U.S. Sen. Bob Casey and U.S. Rep. Conor Lamb joined service workers on Monday afternoon in support of a $15 minimum wage hike. But while Democrats are including the measure in upcoming legislation, there are several roadblocks standing in the way of its passage.
“We’ve all spent the last year talking about how essential workers are essential,” Lamb said. “It is time to put these people first not only with our words but with our actions.”
Lamb recalled the dangerous conditions for patients and employees at the Brighton Rehabilitation and Wellness Center in Beaver County, a facility that was ravaged by the coronavirus. He said boosting the minimum wage would recognize the efforts of the cooks, health aides, and other staff at the facility.
“Every worker that continued to show up there every day was risking their health and their life out of devotion to the residents,” Lamb said. “The people who actually made that nursing home work – even at the height of Covid, where 85 people died – they all make less than $15 an hour .… To me, it’s intolerable. It’s inconsistent with everything I've ever learned about leadership and about service.”
The federal minimum wage is $7.25 an hour, and has not been raised since 2009. While many states have boosted their minimum wages, Pennsylvania has not. A minimum-wage employee working 40 hours a week makes $15,080 a year before taxes.
“It is long overdue,” said Casey. “The last time the minimum wage increase was legislated on was my first year in the United States Senate, and that was far, far too long.”
The bill would raise the federal minimum wage incrementally over the next four years until it reaches $15 an hour in June 2025.

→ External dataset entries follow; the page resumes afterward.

[config.mk]
export PLATFORM = sky130hd
export DESIGN_NAME = pbs_divider
export DESIGN_NICKNAME = d
export VERILOG_FILES = /design/src/pbs_pkg.sv /design/src/pbs_divider.sv
export SDC_FILE = /design/constraint.sdc
export NUM_CORES = 2
export LEC_CHECK = 0
export BUFFER_PORTS_ARGS = -buffer_cell sky130_fd_sc_hd__buf_2
export CORE_MARGIN = 1
export CORE_UTILIZATION = 55
export DETAILED_ROUTE_END_ITERATION = 8
export HOLD_SLACK_MARGIN = 0.08
export PLACE_DENSITY = 0.69
export SYNTH_ARGS = -nofsm -noshare
export SYNTH_HDL_FRONTEND = slang
export SYNTH_SLANG_ARGS = --single-unit
[constraint.sdc]
create_clock -name clk -period 4.2 [get_ports clk]
set_clock_uncertainty 0.2 [all_clocks]
set_input_delay 0 -clock clk [delete_from_list [all_inputs] [get_ports clk]]
set_output_delay 0 -clock clk [all_outputs]
set_load 0.02 [all_outputs]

The boost would impact about 17 million workers, according to a nonpartisan report published by the Congressional Budget Office earlier this month. The report also found that roughly 1.4 million workers would be laid off due to the increased costs of paying a $15 wage, while 900,000 Americans would be lifted out of poverty.
The three Democratic officeholders did not address potential downsides of a wage increase Monday. But they hope to raise the minimum wage as part of the Biden Administration’s $1.9 trillion pandemic relief package, which also includes $1,400 stimulus checks, money for schools, and aid for states and municipal governments who have been tasked with vaccine distribution and testing.
They hope to pass the legislation using budget reconciliation, a process that only requires the approval of a simple majority of Senators and that allows Democrats to pass the package quickly. But it’s unclear if the $15 minimum wage provision will ultimately make it to President Biden’s desk to be signed into law.
The U.S. Senate parliamentarian has yet to weigh in on the constitutionality of raising the minimum wage through reconciliation, and Democrats still might not have enough support to pass the bill in any case. Two Democrats, U.S. Sen. Joe Manchin of West Virginia and U.S. Sen. Kyrsten Sinema of Arizona, have both said they won’t support the bill if it includes a $15 minimum wage provision.
Casey and Lamb were joined by Philadelphia Congressman Dwight Evans, who said he believes the House could vote on the legislation by Saturday.
“We are going to be at this around the clock, whatever it takes,” Evans said. “We’re going to do everything we can in the House and we will pass it in the House by the end of this week, we will ensure that.”
But if the Senate’s version of the bill doesn’t include the minimum-wage hike, the aid package would require another House vote before it’s sent to Biden’s desk.
The lawmakers did not respond directly to whether they’d vote against the legislation if it did not include the $15 mandate.
“We’re still in the early stages of the debate,” Casey said.